What a two-week AI pilot actually looks like, day by day

Most AI projects die as a demo because nobody agreed what “working” means. A pilot fixes that by being short, specific, and measured. Here is the real schedule we run.

A pilot is not a smaller version of a big project. It is a single, honest experiment: pick one workflow, agree on one number, and find out in two weeks whether AI moves it. Everything below is built to protect that experiment from the two things that kill it — vague goals and a demo that only works on a slide.

Day 1–2 — Scope, and pick the one number

We sit with the people who do the work, not just the people who buy the software. We watch the actual task: where the time goes, where the mistakes happen, what gets re-done. By the end of day two we have written down one workflow and one number we will try to move — and we have measured that number today, before any AI exists. A pilot with no baseline is not a pilot, it is a hope.

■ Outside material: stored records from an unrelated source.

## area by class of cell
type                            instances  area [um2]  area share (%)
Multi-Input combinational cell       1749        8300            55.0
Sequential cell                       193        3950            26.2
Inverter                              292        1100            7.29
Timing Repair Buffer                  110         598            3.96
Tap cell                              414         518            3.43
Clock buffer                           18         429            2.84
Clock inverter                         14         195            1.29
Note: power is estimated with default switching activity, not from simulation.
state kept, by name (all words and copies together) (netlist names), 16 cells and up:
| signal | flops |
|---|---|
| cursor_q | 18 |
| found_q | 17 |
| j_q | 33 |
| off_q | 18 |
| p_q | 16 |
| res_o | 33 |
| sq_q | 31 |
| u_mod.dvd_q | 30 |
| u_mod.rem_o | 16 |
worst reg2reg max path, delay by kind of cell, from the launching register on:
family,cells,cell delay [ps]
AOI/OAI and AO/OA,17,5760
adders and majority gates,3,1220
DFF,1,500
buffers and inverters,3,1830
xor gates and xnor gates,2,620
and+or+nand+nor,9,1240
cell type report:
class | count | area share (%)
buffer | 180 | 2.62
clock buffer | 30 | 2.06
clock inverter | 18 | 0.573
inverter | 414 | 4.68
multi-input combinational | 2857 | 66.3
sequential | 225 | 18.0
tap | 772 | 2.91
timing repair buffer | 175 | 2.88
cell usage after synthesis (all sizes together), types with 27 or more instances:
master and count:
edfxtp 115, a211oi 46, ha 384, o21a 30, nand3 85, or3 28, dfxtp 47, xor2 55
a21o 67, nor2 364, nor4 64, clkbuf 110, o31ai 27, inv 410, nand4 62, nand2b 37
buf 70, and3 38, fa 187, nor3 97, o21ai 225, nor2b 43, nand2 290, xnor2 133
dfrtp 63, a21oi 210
<file path="config.mk">
export PLATFORM = sky130hd
export DESIGN_NAME = two_branch_diversity_combiner
export DESIGN_NICKNAME = d
export VERILOG_FILES = /design/src/tbdc_pkg.sv /design/src/tbdc_front.sv /design/src/tbdc_back.sv /design/src/two_branch_diversity_combiner.sv
export SDC_FILE = /design/constraint.sdc
export NUM_CORES = 2
export LEC_CHECK = 0
export BUFFER_PORTS_ARGS = -buffer_cell sky130_fd_sc_hd__buf_2
export CAP_MARGIN = 20
export CORE_MARGIN = 8
export CORE_UTILIZATION = 45
export CTS_CLUSTER_SIZE = 20
export DETAILED_ROUTE_END_ITERATION = 7
export HOLD_SLACK_MARGIN = 0.02
export PLACE_DENSITY = 0.7
export SLEW_MARGIN = 20
export SYNTH_ARGS = -nofsm -noshare
export SYNTH_HDL_FRONTEND = slang
export SYNTH_HIERARCHICAL = 1
export SYNTH_SLANG_ARGS = --single-unit
</file>
<file path="constraint.sdc">
create_clock -name clock -period 10.4 [get_ports clock]
set_clock_uncertainty 0.15 [all_clocks]
set_input_delay 1.04 -clock clock [delete_from_list [all_inputs] [get_ports clock]]
set_output_delay 1.04 -clock clock [all_outputs]
set_load 0.01 [all_outputs]
</file>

Method note — baseline first We measure the “before” number on real, recent work (say, the last 200 cases) and write down exactly how we counted it. If we can’t measure it cheaply today, it’s the wrong number — we pick one we can.

Day 3–4 — Build the thinnest slice that could possibly work

We do not build the whole system. We build the smallest end-to-end path that touches your real data and produces a real output — even if it only handles the easy 60% of cases. The point is to learn where it breaks on your inputs, not on a clean sample. Ugly and real beats polished and fake every time.

Day 5 — First checkpoint: go or stop

End of week one, we show you the thin slice running on your data and what it’s getting right and wrong. This is the first of two honest exits. If the signal isn’t there — if the data is too messy, the task too fuzzy, the value too small — we say so and you’ve spent two weeks, not two quarters. Most pilots pass this gate. The ones that don’t were the most valuable to stop.

The job of week one is to earn the right to build week two — or to fail cheaply.

Day 6–8 — Harden it on the cases that actually hurt

Now we go after the hard 40%: the edge cases, the weird formats, the exceptions your team handles on instinct. We add the checks that let the system know when it’s unsure and hand those cases back to a human instead of guessing. A system that says “I’m not sure, you look” is worth far more than one that’s confidently wrong.

Day 9 — Measure honestly, against the day-one number

We re-run the same measurement from day one, on a fresh sample the system has never seen, with a human checking the results. Same method, same definition, new data. Then we write down the result and what it doesn’t prove.

2 wks From “we think AI could help here” to a measured number on your real work — or an honest no, at a fraction of the cost of finding out the slow way.

Day 10 — Hand it over and decide what’s next

You get three things: the working system (running on your accounts), a one-page scorecard (before, after, sample size, method, caveats), and a plain recommendation — scale it, change it, or stop. There is no lock-in and no cliff. If the number moved, scaling is a choice you make with evidence in hand. If it didn’t, you keep the code and the lesson.

Why two weeks, and not two months

Short is a feature, not a compromise. A two-week clock forces us to pick a real problem, cut the scope to something testable, and confront the data early instead of after a big build. It keeps the risk on us and the decision with you. The slow version of this — months of scoping decks and a reveal at the end — is exactly how AI ends up as an expensive demo.